▶ [Prompt]:
Look through the entries for the string "layer" and copy every line where it shows up.

Top of Records shown

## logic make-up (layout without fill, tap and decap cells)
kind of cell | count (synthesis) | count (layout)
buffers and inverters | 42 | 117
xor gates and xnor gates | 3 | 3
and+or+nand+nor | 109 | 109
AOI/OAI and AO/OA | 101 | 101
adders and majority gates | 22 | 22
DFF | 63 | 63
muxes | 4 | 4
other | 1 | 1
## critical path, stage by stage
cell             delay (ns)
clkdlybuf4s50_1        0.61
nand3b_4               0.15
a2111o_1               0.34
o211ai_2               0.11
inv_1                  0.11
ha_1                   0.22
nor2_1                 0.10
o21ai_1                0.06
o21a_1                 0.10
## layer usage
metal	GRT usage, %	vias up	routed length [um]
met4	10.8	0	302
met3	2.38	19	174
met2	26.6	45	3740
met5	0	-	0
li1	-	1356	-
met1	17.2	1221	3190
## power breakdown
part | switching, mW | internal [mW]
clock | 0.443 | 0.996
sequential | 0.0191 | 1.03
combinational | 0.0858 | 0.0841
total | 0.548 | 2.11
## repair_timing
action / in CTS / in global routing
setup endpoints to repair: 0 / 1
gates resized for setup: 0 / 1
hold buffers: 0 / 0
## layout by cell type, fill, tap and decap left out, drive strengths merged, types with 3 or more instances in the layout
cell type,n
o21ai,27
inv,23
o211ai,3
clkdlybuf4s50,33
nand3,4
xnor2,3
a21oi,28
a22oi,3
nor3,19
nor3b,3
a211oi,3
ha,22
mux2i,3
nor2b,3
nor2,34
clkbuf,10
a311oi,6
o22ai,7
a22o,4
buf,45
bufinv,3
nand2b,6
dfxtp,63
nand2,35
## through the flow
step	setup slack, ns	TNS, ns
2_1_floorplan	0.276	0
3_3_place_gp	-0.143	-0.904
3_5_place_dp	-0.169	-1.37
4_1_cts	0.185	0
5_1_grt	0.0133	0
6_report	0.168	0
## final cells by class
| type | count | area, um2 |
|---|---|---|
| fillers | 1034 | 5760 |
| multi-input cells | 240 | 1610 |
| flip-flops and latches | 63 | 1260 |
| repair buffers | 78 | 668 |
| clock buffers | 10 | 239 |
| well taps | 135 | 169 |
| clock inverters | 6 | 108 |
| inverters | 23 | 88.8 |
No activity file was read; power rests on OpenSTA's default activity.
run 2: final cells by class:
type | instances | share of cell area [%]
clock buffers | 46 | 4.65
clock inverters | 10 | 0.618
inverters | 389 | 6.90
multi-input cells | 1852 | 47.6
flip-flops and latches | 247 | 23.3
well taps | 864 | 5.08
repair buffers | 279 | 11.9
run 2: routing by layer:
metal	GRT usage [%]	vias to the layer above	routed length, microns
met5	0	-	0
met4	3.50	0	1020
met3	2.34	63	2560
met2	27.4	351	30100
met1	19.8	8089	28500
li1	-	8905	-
## config.mk

```make
export PLATFORM = sky130hd
export DESIGN_NAME = exception_controller
export DESIGN_NICKNAME = d
export VERILOG_FILES = /design/src/rtl/exception_controller_pkg.sv /design/src/rtl/exception_controller_int_sync.sv /design/src/rtl/exception_controller.sv
export SDC_FILE = /design/constraint.sdc
export NUM_CORES = 1
export LEC_CHECK = 0
export ABC_AREA = 1
export BUFFER_PORTS_ARGS = -buffer_cell sky130_fd_sc_hd__clkbuf_2
export CORE_AREA = 2 2 119 121
export DETAILED_ROUTE_END_ITERATION = 7
export DIE_AREA = 0 0 121 123
export GPL_ROUTABILITY_DRIVEN = 0
export GPL_TIMING_DRIVEN = 0
export PLACE_DENSITY = 0.71
export SYNTH_ARGS = -nofsm -noshare
export SYNTH_HDL_FRONTEND = slang
export SYNTH_SLANG_ARGS = --single-unit
export TNS_END_PERCENT = 1
```

## constraint.sdc

```tcl
create_clock -name i_clock -period 4.7 [get_ports i_clock]
set_input_delay 0.705 -clock i_clock [delete_from_list [all_inputs] [get_ports i_clock]]
set_output_delay 0.705 -clock i_clock [all_outputs]
set_load 0.05 [all_outputs]
```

Bottom of Records shown

▶ [Written answer]:
## layer usage
run 2: routing by layer:
metal	GRT usage [%]	vias to the layer above	routed length, microns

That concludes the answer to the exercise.